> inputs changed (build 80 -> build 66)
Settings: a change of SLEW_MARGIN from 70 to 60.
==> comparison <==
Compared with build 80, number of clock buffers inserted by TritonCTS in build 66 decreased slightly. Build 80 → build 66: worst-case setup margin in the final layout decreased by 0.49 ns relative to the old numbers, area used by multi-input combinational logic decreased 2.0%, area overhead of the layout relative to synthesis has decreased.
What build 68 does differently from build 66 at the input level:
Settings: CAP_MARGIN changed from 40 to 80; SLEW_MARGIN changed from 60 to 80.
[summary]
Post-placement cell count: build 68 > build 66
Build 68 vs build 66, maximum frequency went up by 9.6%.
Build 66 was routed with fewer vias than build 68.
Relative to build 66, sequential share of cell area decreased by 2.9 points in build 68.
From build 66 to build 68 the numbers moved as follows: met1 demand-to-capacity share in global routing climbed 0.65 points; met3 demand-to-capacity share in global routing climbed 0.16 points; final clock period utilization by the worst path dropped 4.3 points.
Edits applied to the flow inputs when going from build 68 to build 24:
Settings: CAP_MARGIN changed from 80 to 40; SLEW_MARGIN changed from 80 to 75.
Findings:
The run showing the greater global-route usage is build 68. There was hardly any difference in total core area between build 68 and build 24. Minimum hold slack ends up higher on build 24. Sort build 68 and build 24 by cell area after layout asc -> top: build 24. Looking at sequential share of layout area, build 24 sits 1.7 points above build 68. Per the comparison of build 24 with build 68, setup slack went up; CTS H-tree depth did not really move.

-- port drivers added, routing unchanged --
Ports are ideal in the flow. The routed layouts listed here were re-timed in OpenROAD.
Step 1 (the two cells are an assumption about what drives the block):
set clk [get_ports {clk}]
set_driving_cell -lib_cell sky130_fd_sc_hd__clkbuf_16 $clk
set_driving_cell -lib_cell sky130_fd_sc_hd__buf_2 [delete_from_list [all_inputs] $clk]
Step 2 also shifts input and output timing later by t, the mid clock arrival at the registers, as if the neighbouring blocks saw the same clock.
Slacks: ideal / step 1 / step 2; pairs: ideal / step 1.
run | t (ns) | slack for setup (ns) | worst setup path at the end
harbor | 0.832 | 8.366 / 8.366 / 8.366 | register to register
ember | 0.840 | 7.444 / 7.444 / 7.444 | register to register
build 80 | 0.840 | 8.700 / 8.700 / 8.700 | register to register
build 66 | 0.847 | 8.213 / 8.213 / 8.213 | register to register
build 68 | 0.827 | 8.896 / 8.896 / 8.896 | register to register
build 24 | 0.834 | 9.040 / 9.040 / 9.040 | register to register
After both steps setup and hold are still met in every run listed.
From an optimization exercise on the open Yosys and OpenROAD flow, aimed at small area, a short achievable clock period and few clock cycles per item; shortcuts taken in it are not production practice. Function was checked by simulation only, so behaviour that the tests miss may differ from the original. Power and IR drop assume default switching activity.

the reference run:
==> flow/design.v <==
module fpdivsqrt (
    input  wire        clk,
    input  wire        rst,      
    input  wire        start,    
    input  wire        op,       
    input  wire [31:0] a,
    input  wire [31:0] b,
    output wire        ready,
    output reg         done,
    output reg  [31:0] result,
    output reg  [4:0]  flags
);
    localparam integer FR = 24;          
    localparam integer W  = FR + 3;      
    localparam [31:0] QNAN = 32'h7FC0_0000;
    wire        sa = a[31];
    wire        sb = b[31];
    wire [7:0]  ea = a[30:23];
    wire [7:0]  eb = b[30:23];
    wire [22:0] fa = a[22:0];
    wire [22:0] fb = b[22:0];
    wire a_zero = (ea == 8'd0);
    wire b_zero = (eb == 8'd0);
    wire a_max  = (ea == 8'hFF);
    wire b_max  = (eb == 8'hFF);
    wire a_fz   = (fa == 23'd0);
    wire b_fz   = (fb == 23'd0);
    wire a_inf  = a_max & a_fz;
    wire b_inf  = b_max & b_fz;
    wire a_nan  = a_max & ~a_fz;
    wire b_nan  = b_max & ~b_fz;
    wire a_snan = a_nan & ~fa[22];
    wire b_snan = b_nan & ~fb[22];
    reg  sp, sp_nan, sp_inf, sp_nv, sp_dz;
    always @(*) begin
        sp = 1'b1; sp_nan = 1'b0; sp_inf = 1'b0; sp_nv = 1'b0; sp_dz = 1'b0;
        if (!op) begin
            if (a_nan | b_nan) begin
                sp_nan = 1'b1; sp_nv = a_snan | b_snan;
            end else if (a_inf & b_inf) begin
                sp_nan = 1'b1; sp_nv = 1'b1;
            end else if (a_inf) begin
                sp_inf = 1'b1;
            end else if (b_inf) begin
            end else if (b_zero & a_zero) begin
                sp_nan = 1'b1; sp_nv = 1'b1;
            end else if (b_zero) begin
                sp_inf = 1'b1; sp_dz = 1'b1;
            end else if (a_zero) begin
            end else begin
                sp = 1'b0;
            end
        end else begin
            if (a_nan) begin
                sp_nan = 1'b1; sp_nv = a_snan;
            end else if (a_zero) begin
            end else if (sa) begin
                sp_nan = 1'b1; sp_nv = 1'b1;
            end else if (a_inf) begin
                sp_inf = 1'b1;
            end else begin
                sp = 1'b0;
            end
        end
    end
    wire [9:0]  div_exp = {2'b00, ea} + {2'b11, ~eb} + 10'd127;   
    wire [8:0]  sq_sum  = {1'b0, ea} + 9'd125;
    wire [9:0]  sq_exp  = {2'b00, sq_sum[8:1]};                   
    wire [24:0] sq_m1  = ea[0] ? {2'b00, fa} : {fa[22], ~fa[22], fa[21:0], 1'b0};
    wire [W-1:0] w_init = op ? {sq_m1, 2'b00} : {3'b001, fa, 1'b0};
    reg          busy;       
    reg          fin;        
    reg  [12:0]  md;         
    reg  [11:0]  ms;         
    reg          sign_q;
    reg  [9:0]   exp_q;      
    reg  [W-1:0] w;          
    reg  [W-1:0] pn;         
    reg  [25:0]  s;          
    reg          spq, spq_nan, spq_inf, spq_nv, spq_dz;
    assign ready = ~busy;
    wire   last  = md[12] | ms[11];
    reg [W-1:0] b1, b2;      
    reg [25:0]  k1, k2;      
    integer i;
    always @(*) begin
        b1 = {W{1'b0}};
        b2 = {W{1'b0}};
        k1 = 26'd0;
        k2 = 26'd0;
        for (i = 0; i < 12; i = i + 1) begin
            b1[FR-1-2*i] = ms[i];
            b2[FR-2-2*i] = ms[i];
            k1[24-2*i] = ms[i];
            k2[23-2*i] = ms[i];
        end
        for (i = 0; i < 13; i = i + 1) begin
            k1[25-2*i] = k1[25-2*i] | md[i];
            k2[24-2*i] = k2[24-2*i] | md[i];
        end
    end
    wire [W-1:0] f1n  = pn & ~b1;
    wire [W-1:0] f2bn = pn & ~b2;
    wire [W-1:0] f2an = pn & ~(b1 << 1) & ~b2;
    wire [W+2:0] a2n  = {2'b11, pn, 1'b1} & ~{2'b00, b1, 1'b0};
    wire [W+2:0] cx = {2'b00, w, 1'b1};
    wire [W+2:0] cy = a2n;
    wire [W+2:0] cz = {3'b111, f2an};
    wire [W+2:0] cs = cx ^ cy ^ cz;
    wire [W+2:0] cc = (cx & cy) | (cx & cz) | (cy & cz);
    wire [W:0]   t1;
    wire [W+1:0] t2b;
    wire [W+2:0] t2a;
    pfx_add #(W+1) u_t1  (.a({1'b0, w}), .b({1'b1, f1n}), .ci(1'b1), .s(t1));
    pfx_add #(W+2) u_t2b (.a({1'b0, w, 1'b0}), .b({2'b11, f2bn}), .ci(1'b1), .s(t2b));
    pfx_add #(W+3) u_t2a (.a(cs), .b({cc[W+1:0], 1'b1}), .ci(1'b0), .s(t2a));
    wire d1 = ~t1[W];
    wire d2 = d1 ? ~t2a[W+2] : ~t2b[W+1];
    wire [W-1:0] wa = d1 ? {t2a[W-2:0], 1'b0} : {t2b[W-2:0], 1'b0};
    wire [W-1:0] wb = !busy ? w_init : d1 ? {t1[W-3:0], 2'b00} : {w[W-3:0], 2'b00};
    wire [W-1:0] wn = (busy & d2) ? wa : wb;
    wire [25:0] sn = s | (d1 ? k1 : 26'd0) | (d2 ? k2 : 26'd0);
    wire        hi      = s[25];
    wire [22:0] frac    = hi ? s[24:2] : s[23:1];
    wire        rbit    = hi ? s[1] : s[0];
    wire        sticky  = (hi & s[0]) | (w != {W{1'b0}});
    wire        rinc    = rbit & (sticky | frac[0]);
    wire        inexact = rbit | sticky;
    wire [30:0] xin = {exp_q[7:0], frac};
    reg  [30:0] pa, pb;      
    integer d, n;
    always @(*) begin
        pa = {xin[29:0], 1'b1};
        for (d = 1; d < 31; d = d * 2) begin
            pb = pa;
            for (n = d; n < 31; n = n + 1)
                if ((n / d) % 2 == 1)
                    pb[n] = pa[n] & pa[(n / d) * d - 1];
            pa = pb;
        end
    end
    wire [30:0] inc = xin ^ (pa & {31{rinc}});
    wire uf      = exp_q[9] | (exp_q == 10'd0);
    wire of_big  = ~exp_q[9] & (exp_q[8] | (exp_q[7:0] == 8'hFF));
    wire of_rnd  = (exp_q == 10'd254) & rinc & (&frac);
    reg [31:0] rnd_res;
    reg [4:0]  rnd_flg;
    always @(*) begin
        if (spq) begin
            rnd_res = spq_nan ? QNAN : {sign_q, spq_inf ? 8'hFF : 8'h00, 23'd0};
            rnd_flg = {3'b000, spq_dz, spq_nv};
        end else if (uf) begin
            rnd_res = {sign_q, 31'd0};
            rnd_flg = 5'b11000;
        end else if (of_big) begin
            rnd_res = {sign_q, 8'hFF, 23'd0};
            rnd_flg = 5'b10100;
        end else begin
            rnd_res = {sign_q, inc};
            rnd_flg = {inexact, 1'b0, of_rnd, 2'b00};
        end
    end
    always @(posedge clk) begin
        if (rst) begin
            busy <= 1'b0;
            fin  <= 1'b0;
            done <= 1'b0;
        end else begin
            done <= fin;
            if (!busy) begin
                busy <= start & ~sp;
                fin  <= start & sp;
            end else begin
                busy <= ~last;
                fin  <= last;
            end
        end
        result <= rnd_res;
        w      <= wn;
        flags  <= rnd_flg;
        if (!busy) begin
            md      <= {12'd0, ~op};
            ms      <= {11'd0, op};
            sign_q  <= op ? sa : (sa ^ sb);
            exp_q   <= op ? {1'b0, sq_exp} : div_exp;
            pn      <= op ? ~{2'b01, 25'd0} : ~{3'b001, fb, 1'b0};
            s       <= op ? {1'b1, 25'd0} : 26'd0;
            spq     <= sp;
            spq_nan <= sp_nan;
            spq_inf <= sp_inf;
            spq_nv  <= sp_nv;
            spq_dz  <= sp_dz;
        end else begin
            md <= md << 1;
            ms <= ms << 1;
            s  <= sn;
            if (ms != 12'd0) pn <= ~{1'b0, sn};
            if (md[1] | ms[1]) exp_q <= exp_q + {9'd0, s[25]};
        end
    end
endmodule
Background: an optimization exercise with open tools, aiming at small area and a short achievable clock period. Do not read the settings as production practice.
The RTL was checked by simulation tests, not by an equivalence proof against the original design.
Power figures rest on the tool's default switching activity, not on a simulated workload.

==> inputs of trial 98 <==
Design requant_epilogue, start of the top module:
module requant_epilogue #(
    parameter LANES = 2
) (
    input  wire                clk,
    input  wire                rst,
    input  wire                in_valid,
    input  wire [32*LANES-1:0] acc,
    input  wire [31*LANES-1:0] mult,
    input  wire [6*LANES-1:0]  shift,
    input  wire [16*LANES-1:0] zp,
    input  wire [1:0]          fmt,
    input  wire [15:0]         clamp_lo,
    input  wire [15:0]         clamp_hi,
    output reg                 out_valid,
    output reg  [16*LANES-1:0] out_q,
    output reg  [LANES-1:0]    out_sat
);
    genvar i;
    reg                v1;
    reg [32*LANES-1:0] acc1;
    reg [16*LANES-1:0] one1, two1;
    reg [15*LANES-1:0] neg1;
    reg [6*LANES-1:0]  sh1;
    reg [16*LANES-1:0] zp1;
    reg [1:0]          fmt1;
    reg [15:0]         lo1, hi1;
    wire [16*LANES-1:0] one_w, two_w;
    wire [15*LANES-1:0] neg_w;
    generate
        for (i = 0; i < LANES; i = i + 1) begin : enc
            requant_booth u_enc (
                .m   (mult[31*i +: 31]),
                .one (one_w[16*i +: 16]),
                .two (two_w[16*i +: 16]),
                .neg (neg_w[15*i +: 15])
  ...
==> module requant_lane, before the edit <==
module requant_lane (
    input  wire        [15:0] fl,         
    input  wire               s,          
    input  wire               big,        
    input  wire               rnd,        
    input  wire signed [15:0] zp,         
    input  wire        [1:0]  fmt,        
    input  wire signed [15:0] slo,
    input  wire signed [15:0] shi,
    input  wire               empty,
    output wire        [15:0] q,          
    output wire               sat         
);
    wire signed [17:0] r  = $signed({s, fl}) + $signed({17'd0, rnd});
    wire signed [17:0] lz = $signed({{2{slo[15]}}, slo}) - $signed({{2{zp[15]}}, zp});
    wire signed [17:0] hz = $signed({{2{shi[15]}}, shi}) - $signed({{2{zp[15]}}, zp});
    wire [15:0] qz = r[15:0] + zp;
    wire lt = big ? s  : (r < lz);
    wire gt = big ? ~s : (r > hz);
    wire [15:0] v = lt ? slo : gt ? shi : qz;
    assign sat = empty | lt | gt;
    assign q   = (fmt == 2'd0) ? {12'd0, v[3:0]} :
                 (fmt == 2'd3) ? v : {8'd0, v[7:0]};
endmodule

Your objective:
Restate exactly the records above from their first line through the line that holds "Relative to build", please, including both and leaving out all others.

Response:
> inputs changed (build 80 -> build 66)
Settings: a change of SLEW_MARGIN from 70 to 60.
==> comparison <==
Compared with build 80, number of clock buffers inserted by TritonCTS in build 66 decreased slightly. Build 80 → build 66: worst-case setup margin in the final layout decreased by 0.49 ns relative to the old numbers, area used by multi-input combinational logic decreased 2.0%, area overhead of the layout relative to synthesis has decreased.
What build 68 does differently from build 66 at the input level:
Settings: CAP_MARGIN changed from 40 to 80; SLEW_MARGIN changed from 60 to 80.
[summary]
Post-placement cell count: build 68 > build 66
Build 68 vs build 66, maximum frequency went up by 9.6%.
Build 66 was routed with fewer vias than build 68.
Relative to build 66, sequential share of cell area decreased by 2.9 points in build 68.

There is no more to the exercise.